ASSIGNMENT => From the top of the records below, return each line exactly, ending with the line that contains "nor3_1 | 7 |".

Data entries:

****

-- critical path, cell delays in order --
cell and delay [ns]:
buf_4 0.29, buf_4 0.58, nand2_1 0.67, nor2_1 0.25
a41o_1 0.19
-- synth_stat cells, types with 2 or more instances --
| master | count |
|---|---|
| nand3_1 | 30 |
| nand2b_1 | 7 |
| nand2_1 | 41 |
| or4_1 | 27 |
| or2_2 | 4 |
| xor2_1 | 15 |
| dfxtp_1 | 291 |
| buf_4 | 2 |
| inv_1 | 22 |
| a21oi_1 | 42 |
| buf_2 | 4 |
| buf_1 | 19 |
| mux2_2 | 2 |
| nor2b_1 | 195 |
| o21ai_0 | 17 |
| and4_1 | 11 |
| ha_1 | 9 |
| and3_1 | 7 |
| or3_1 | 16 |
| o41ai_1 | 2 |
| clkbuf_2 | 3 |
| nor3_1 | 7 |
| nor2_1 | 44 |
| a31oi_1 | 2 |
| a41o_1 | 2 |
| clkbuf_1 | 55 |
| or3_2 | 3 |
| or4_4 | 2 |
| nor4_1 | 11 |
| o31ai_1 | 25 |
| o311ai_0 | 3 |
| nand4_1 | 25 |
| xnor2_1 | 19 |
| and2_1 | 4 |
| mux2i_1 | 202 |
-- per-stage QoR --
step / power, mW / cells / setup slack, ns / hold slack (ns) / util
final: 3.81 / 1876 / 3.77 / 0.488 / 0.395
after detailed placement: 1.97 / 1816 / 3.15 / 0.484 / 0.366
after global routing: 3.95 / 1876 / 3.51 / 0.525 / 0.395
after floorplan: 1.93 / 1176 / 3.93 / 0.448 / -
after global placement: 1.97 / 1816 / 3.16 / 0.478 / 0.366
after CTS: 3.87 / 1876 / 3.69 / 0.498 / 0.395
--- design/flow/config.mk ---
export PLATFORM = sky130hd
export DESIGN_NAME = counter
export DESIGN_NICKNAME = counter
export VERILOG_FILES = /design/flow/design.v
export SDC_FILE = /design/flow/constraint.sdc
export NUM_CORES = 4
export LEC_CHECK = 1
export CORE_AREA = 10 10 70 70
export DIE_AREA = 0 0 80 80
--- design/flow/design.v ---
module counter (
    input clk,
    input rst,
    input [7:0] load_val,
    output [7:0] count
);
    reg [7:0] count_reg;
    assign count = count_reg;
    always @(posedge clk) count_reg <= rst ? 8'd0 : count_reg + 8'd1;
endmodule
--- design/flow/constraint.sdc ---
current_design counter

set clk_period 1.8
set clk_io_pct 0.2

create_clock -name clk0 -period $clk_period [get_ports {clk}]

set non_clock_inputs [all_inputs -no_clocks]
set_input_delay [expr $clk_period * $clk_io_pct] -clock clk0 $non_clock_inputs
set_output_delay [expr $clk_period * $clk_io_pct] -clock clk0 [all_outputs]
--- design/flow/run.sh ---
#!/bin/bash
# OpenROAD 26Q1-2900-gdf79404cd8, Yosys 0.63+post, stock flow scripts
make -C /OpenROAD-flow-scripts/flow DESIGN_CONFIG=/design/flow/config.mk WORK_HOME=/design/flow/orfs finish
==> Changelog: implementation <==
### Metrics

* Outcome: finished, final reports clean
* Maximum clock rate at 0.6535 GHz
* Worst-Margin Slew at 0.2913 ns
* Share of the synthesized area in the top cell type at 52.67%
* Routed vias/inst at 3.056
* Final routed wirelength across all metal layers at 789 um
* Max-slew headroom at the worst pin at 80.52%
* Post-placement cell area at 447.9 um^2
* Number of endpoints with negative hold slack in the final report at 0
* Flip-flop count of the largest register after layout at 8
* Tool warnings at 33
* Clock period minus final worst setup slack at 1.530 ns
* Die boundary height at 80 um
* Clock sink count at 8
* Crit path buffers/inverters at 1
* Cell area power density at 732.3 mW/mm^2
* Floorplan die area at 0.006400 mm^2
* Launch point of the critical path: count_reg[4]
* Vias in the first global route at 300
* Grt total ovfl at 0
* Total iterations of the first detailed-routing run at 3
* CTS resizes at 0
* Routability congestion estimate from global placement at 0.6729
* Final cell area excluding filler cells at 470.5 um^2
* Kind of capture point of the worst setup path: primary output
* Largest incremental delay on the critical path at 0.50 ns
* TritonCTS clock tree: built
* Die span in x at 80 um
* Wire length of the first global-routing pass at 1373 um
* H-tree Lvls at 1
* Global router's overall resource usage at 2.766%
* Class of the tightest hold or removal check: flip-flop to flip-flop
* Hold_ws at 0.4736 ns
* Hold-fix buffers at CTS at 0
* Post-synthesis cell type with the largest combined area: dfxtp_1
* Fraction of layout cells with a size suffix above 1 at 9.091%
* Total standard cell area after synthesis at 304.0 um^2
* Pre-CTS setup slack at 0.5157 ns
* Distinct cells, synth at 15
* Count of mapped cells out of synthesis at 33
* Mean post-synth cell area at 9.213 um^2
* Crit-path leading delay family: buffers and inverters
* Tally of max-capacitance violations at 0
* PnR Total Power at 0.0003445 W
* Drt initial violations at 3
* Total via count after detailed routing at 275
* # rows at 21
* Largest net degree at the start of global routing at 9
* Final tally of setup violations at 0
* Post-route setup TNS at 0 ns
* Critical hold path startpoint: count_reg[0]
* WL/cell at 8.767 um
* Synth warnings at 1
* Required time reported for the critical path endpoint at 1.44 ns
* Final Worst Setup Slack at 0.2697 ns
* Post-DRT Antenna Nets at 0
* Arrival time reported for the critical path endpoint at 1.17 ns
* Share of the core filled by cells before placement at 8.901%
* Root buf cell: clkbuf_4
* Standard cell core area at 0.003416 mm^2
* Yosys chip area at 304.0 um^2
* Initial antenna violation count at 0
* ANT cells at 0
* Period Utilization, post-route at 85.02%
* Clock Skew at 0.001772 ns
* Unrepaired setup endpoints after global routing: no
* Kind of start point of the critical path: flip-flop
* Largest driver fanout on the critical path at 5
* DRC violation count after routing at 0
* Startpoint-to-endpoint class of the critical path: flip-flop to primary output
* Peak supply drop at 0.0004753 V
* Number of post-CTS setup repair buffers at 0
* Proportion of synthesized chip area in sequential cells at 52.67%
* Deepest clock path buffer count at 2
* Count of input and output buffers at 9
* Number of buffers inserted during clock tree synthesis at 3
* Number of ports placed on the die boundary at 18
* Slowest cell on crit path: clkdlybuf4s50_1
* Count of final max-slew check failures at 0
* Insertion delay of the later-clocked pin in the worst-skew pair at 0.25 ns
* Number of cell instances after yosys synthesis at 33
* Cells taking the most area after synthesis: dfxtp_1 (53%), or3_1 (6.2%), xnor2_1 (5.8%), a21oi_1 (4.9%), o21ai_0 (4.9%)
* CP Cell Sequence: clkdlybuf4s50_1
* Number of synthesized register bits at 8
* Area added between synthesis and finish at 54.73%
* CTS clk-pin slew, worst paths at 0.05 ns
* Static Leakage at 0.1478 nW
* Startpoint of the worst-slack reg-to-reg timing path: count_reg[0]
## through the flow
stage	instances	util (%)
finish	90	13.77
global route	90	13.77
CTS	90	13.77
detailed placement	87	13.11
global placement	87	13.11
floorplan	33	-
## power by group
part | switching [W] | internal, W
Sequential | 0.00000639 | 0.000183
Combinational | 0.00000745 | 0.0000162
Clock | 0.0000553 | 0.0000759
## worst paths after layout
check | slack [ns] | to | cells past startpoint
setup / recovery | 0.27 | count[4] | 1
hold / removal | 0.47 | count_reg[0] | 1
setup reg to reg | 0.50 | count_reg[6] | 4
hold reg to reg | 0.47 | count_reg[0] | 1
## cell usage in the layout (no fill, tap or decap)
master	instances
clkbuf_4	3
nand2_1	1
and3_2	1
or3_1	3
a21oi_1	3
xnor2_1	2
xor2_1	1
o21ai_0	3
nor2b_1	1
nand3_1	2
nor2_1	4
ha_1	1
dfxtp_1	8
inv_1	1
nand4_1	1
clkdlybuf4s50_1	9
## area by class of cell
| class | count | area [um^2] |
|---|---|---|
| repair buffers | 9 | 90.09 |
| multi-input cells | 23 | 136.4 |
| well taps | 46 | 57.56 |
| fillers | 404 | 2945 |
| flip-flops and latches | 8 | 160.2 |
| clock buffers | 3 | 22.52 |
| inverters | 1 | 3.754 |
## cell families (layout without fill, tap and decap cells)
| kind of cell | count (synthesis) | after routing | share of synthesized area [%] |
|---|---|---|---|
| DFF | 8 | 8 | 52.67 |
| AOI/OAI and AO/OA | 6 | 6 | 9.874 |
| xor gates and xnor gates | 3 | 3 | 8.644 |
| buffers and inverters | 2 | 13 | 2.467 |
| and+or+nand+nor | 13 | 13 | 22.22 |
| adders and majority gates | 1 | 1 | 4.115 |
## synth_stat cells
cell type / n
dfxtp_1: 8
ha_1: 1
o21ai_0: 3
or3_1: 3
a21oi_1: 3
xnor2_1: 2
nand3_1: 2
and3_2: 1
clkbuf_1: 1
xor2_1: 1
nand4_1: 1
nor2b_1: 1
nor2_1: 4
nand2_1: 1
inv_1: 1
## per-layer routing
metal	vias to the layer above	wire (um)	GRT usage, %
met4	0	12	0.5282
li1	139	-	-
met5	-	0	0
met2	17	244	2.970
met1	117	370	3.425
met3	2	161	3.182
No activity file was given, so power comes from the tool's default toggle rates.
<file path="/design/flow/design.v">
module alu (
    input wire [7:0] a,
    input wire [7:0] b,
    input [2:0] op,            
    output wire [7:0] result,
    output zero                
);
    wire [7:0] sum, diff, and_result;
    assign sum = a + b;
    assign diff = a - b;
    assign and_result = a & b;
    assign result = (op == 3'd0) ? sum :
                    (op == 3'd1) ? diff :
                    (op == 3'd2) ? (a | b) :
                    (op == 3'd3) ? (a ^ b) :
                    (op == 3'd4) ? and_result :
                    (op == 3'd5) ? (a << 1) :
                    (op == 3'd6) ? (a >> 1) :
                    8'b00000000;
    assign zero = (result == 8'd0) ? 1'b1 : 1'b0;
    wire [7:0] alu_out_wire;
    assign alu_out_wire = result;
endmodule
</file>
<file path="/design/flow/run.sh">
#!/bin/bash
# OpenROAD 26Q1-2900-gdf79404cd8, Yosys 0.63+post, stock flow scripts
make -C /OpenROAD-flow-scripts/flow DESIGN_CONFIG=/design/flow/config.mk WORK_HOME=/design/flow/orfs finish
</file>
<file path="/design/flow/config.mk">
export PLATFORM = sky130hd
export DESIGN_NAME = alu
export DESIGN_NICKNAME = alu
export VERILOG_FILES = /design/flow/design.v
export SDC_FILE = /design/flow/constraint.sdc
export NUM_CORES = 4
export LEC_CHECK = 1
export CORE_AREA = 10 10 77 77
export DIE_AREA = 0 0 87 87
</file>
<file path="/design/flow/constraint.sdc">
current_design alu

set clk_period 5.8
set clk_io_pct 0.2

create_clock -name clk0 -period $clk_period

set non_clock_inputs [all_inputs -no_clocks]
set_input_delay [expr $clk_period * $clk_io_pct] -clock clk0 $non_clock_inputs
set_output_delay [expr $clk_period * $clk_io_pct] -clock clk0 [all_outputs]
</file>
==> results.json <==
{
  "outcome": "complete, no violations",
  "critPathKind": "in -> out",
  "tool_warnings": 48,
  "grt_pass1_vias": 1284,
  "track_usage": 0.0978,
  "vias": 1390,
  "synthCells": 181,
  "finalCriticalPeriod_ns": 5.61,
  "finalSetupTns_ns": 0,
  "syn2layout_area_growth_pct": 22.7,
  "pre_cts_ws_ns": 0.182,
  "yosysTopAreaCell": "ha_1",
  "port_buffers": 28,
  "arrival_ns": 4.45,
  "synth_seq_share": 0,
  "cpPeakStageDelay_ns": 0.57,
  "drtPass1Iterations": 5,
  "hold_depth": 4,
  "ir_worst_vdd_mv": 0.0308,
  "setup_viol": 0,
  "endpoint_kind": "output pin",
  "syn_area_um2": 1360,
  "ant_nets": 0,
  "min-delay-start": "a[1]",
  "common_cells": "24 x ha_1, 21 x inv_1, 10 x nor2_1",
  "drt_iter0_markers": 73,
  "ys_area_um2": 1360,
  "grt_max_degree": 17,
  "fin_ws_ns": 0.189,
  "std_cell_rows": 24,
  "post-synth-top-count-cell": "ha_1",
  "wl_mm": 3.86,
  "worst-path-max-fanout": 11,
  "path_cells": "clkdlybuf4s50_1 > inv_1 > ha_1 > and2b_2 > nor3_1 > xor2_1 > a221o_1 > or4b_1 > nor4_2 > clkdlybuf4s50_1",
  "p_per_area_nw_per_um2": 86.4,
  "power.leakage_uw": 0.000747,
  "cp_data_required_time_ns": 4.64,
  "critPathTopFamily": "simple AND/OR/NAND/NOR gates",
  "slew_viol_final": 0,
  "core_area_um2": 4350,
  "drv_cap": 0,
  "wl_per_cell_um": 15.1,
  "gp_congestion": 0.917,
  "yosys_warnings": 0,
  "yosysUniqueCellTypes": 54,
  "slowest_stage": "or4b_1",
  "die-area_um2": 7570,
  "fp.dieW_um": 87,
  "antenna_found_initial": 0,
  "ios": 28,
  "grt_pass1_wl_mm": 6.27,
  "fp.dieH_um": 87,
  "drc": 0,
  "hpwl_mm": 3.20,
  "avgViaCountPerCell": 5.45,
  "hold_ws_ns": 3.52,
  "ys_cells": 181,
  "cts_resized": 0,
  "overflow": 0,
  "holdBufCountCts": 0,
  "hold_viol": 0,
  "rsz0062_at_grt": "false",
  "holdCritPathClass": "in -> out",
  "ff_count": 0,
  "drive_gt1_frac": 0.0936,
  "fp_util": 0.311,
  "worstMarginPinSlew_ns": 0.588,
  "max_freq_mhz": 178,
  "antennaDiodeCount": 0,
  "top_cell_area_share": 0.221,
  "nClkBuffers": 0,
  "syn_area_per_cell_um2": 7.49,
  "relSlewSlack": 0.598,
  "period_used_share": 0.967,
  "flop_area_um2": 0,
  "path_common_cell": "clkdlybuf4s50_1",
  "cp-start-kind": "primary input",
  "cts_setup_buffers": 0,
  "crit_buf_inv": 3,
  "hold_end": "result[0]",
  "synthTopCellsByArea": "ha_1 22%, inv_1 5.8%, mux2_2 5.0%"
}
==> worst max-delay path by stage <==
stage | startpoint | slack, ns | to | depth (start not counted)
6_report | a[3] | 0.19 | zero | 10
5_1_grt | a[3] | 0.03 | zero | 10
4_1_cts | a[3] | 0.19 | zero | 10
==> cell usage in the layout, fill, tap and decap left out, types with 2 or more instances in the layout <==
master           Yosys  layout
clkdlybuf4s50_1      0      28
ha_1                24      24
inv_1               21      21
nor2_1              10      10
nand2_1              8       8
nor2b_1              8       8
nand2b_1             8       8
a21oi_1              8       8
o21ai_0              7       7
mux2_2               6       6
a22oi_1              5       5
a21o_1               4       4
nor3_1               4       4
mux2i_1              4       4
o22ai_1              4       4
buf_4                1       4
a311oi_1             3       3
or2_2                3       3
xor2_1               3       3
a31oi_1              2       2
a211oi_1             2       2
a2111oi_0            2       2
nor4_1               2       2
o31ai_1              2       2
o211ai_1             2       2
nor3b_1              2       2
fa_1                 2       2
==> power breakdown <==
part           internal (µW)  total, µW  switching [µW]  leakage (µW)
clock                      0          0               0             0
sequential                 0          0               0             0
combinational           72.3        144            71.4      0.000747
total                   72.3        144            71.4      0.000747
==> final cells by class <==
class | count | area, µm²
multi-input combinational | 150 | 1210
timing repair buffer | 32 | 310
inverter | 21 | 78.8
tap | 52 | 65.1
fill | 447 | 2690
==> per-layer routing <==
metal	up-vias	GRT usage	wire, µm
li1	708	-	-
met1	645	0.151	1940
met2	33	0.141	1590
met3	4	0.0160	278
met4	0	0.0133	50
met5	-	0	0
==> metrics by stage <==
step                      utilization  total power, µW  area (µm²)  instances
after floorplan                     -             90.5        1360        181
after global placement          0.382              143        1660        255
after detailed placement        0.382              143        1660        255
after CTS                       0.382              144        1660        255
after global routing            0.382              159        1660        255
final                           0.382              144        1660        255
==> logic make-up after synthesis <==
logic type,after synthesis,synth area share
xor gates and xnor gates,4,0.0258
muxes,10,0.0793
buffers and inverters,31,0.108
AOI/OAI and AO/OA,56,0.307
adders and majority gates,26,0.251
and+or+nand+nor,54,0.229
Power is estimated from default activity; no workload was simulated.
## flow/run.sh

```bash
#!/bin/bash
# OpenROAD 26Q1-2900-gdf79404cd8, Yosys 0.63+post, stock flow scripts
make -C /OpenROAD-flow-scripts/flow DESIGN_CONFIG=/design/flow/config.mk WORK_HOME=/design/flow/orfs finish
```

## flow/constraint.sdc

```tcl
current_design register

set clk_period 1.0
set clk_io_pct 0.2

create_clock -name clk0 -period $clk_period [get_ports {clk}]

set non_clock_inputs [all_inputs -no_clocks]
set_input_delay [expr $clk_period * $clk_io_pct] -clock clk0 $non_clock_inputs
set_output_delay [expr $clk_period * $clk_io_pct] -clock clk0 [all_outputs]
```

## flow/design.v

```verilog
module register (
    input clk,
    input rst,
    input [7:0] d,
    output [7:0] q
);
    reg [7:0] q_reg;
    assign q = q_reg;
    always @(posedge clk) q_reg <= rst ? 8'd0 : d;
endmodule
```
### design/flow/constraint.sdc
current_design controlunit

set clk_period 3.1
set clk_io_pct 0.2

create_clock -name clk0 -period $clk_period

set non_clock_inputs [all_inputs -no_clocks]
set_input_delay [expr $clk_period * $clk_io_pct] -clock clk0 $non_clock_inputs
set_output_delay [expr $clk_period * $clk_io_pct] -clock clk0 [all_outputs]
### design/flow/config.mk
export PLATFORM = sky130hd
export DESIGN_NAME = controlunit
export DESIGN_NICKNAME = controlunit
export VERILOG_FILES = /design/flow/design.v
export SDC_FILE = /design/flow/constraint.sdc
export NUM_CORES = 4
export LEC_CHECK = 1
export CORE_AREA = 10 10 70 70
export DIE_AREA = 0 0 80 80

****

RESULT OF THE TASK =>
-- critical path, cell delays in order --
cell and delay [ns]:
buf_4 0.29, buf_4 0.58, nand2_1 0.67, nor2_1 0.25
a41o_1 0.19
-- synth_stat cells, types with 2 or more instances --
| master | count |
|---|---|
| nand3_1 | 30 |
| nand2b_1 | 7 |
| nand2_1 | 41 |
| or4_1 | 27 |
| or2_2 | 4 |
| xor2_1 | 15 |
| dfxtp_1 | 291 |
| buf_4 | 2 |
| inv_1 | 22 |
| a21oi_1 | 42 |
| buf_2 | 4 |
| buf_1 | 19 |
| mux2_2 | 2 |
| nor2b_1 | 195 |
| o21ai_0 | 17 |
| and4_1 | 11 |
| ha_1 | 9 |
| and3_1 | 7 |
| or3_1 | 16 |
| o41ai_1 | 2 |
| clkbuf_2 | 3 |
| nor3_1 | 7 |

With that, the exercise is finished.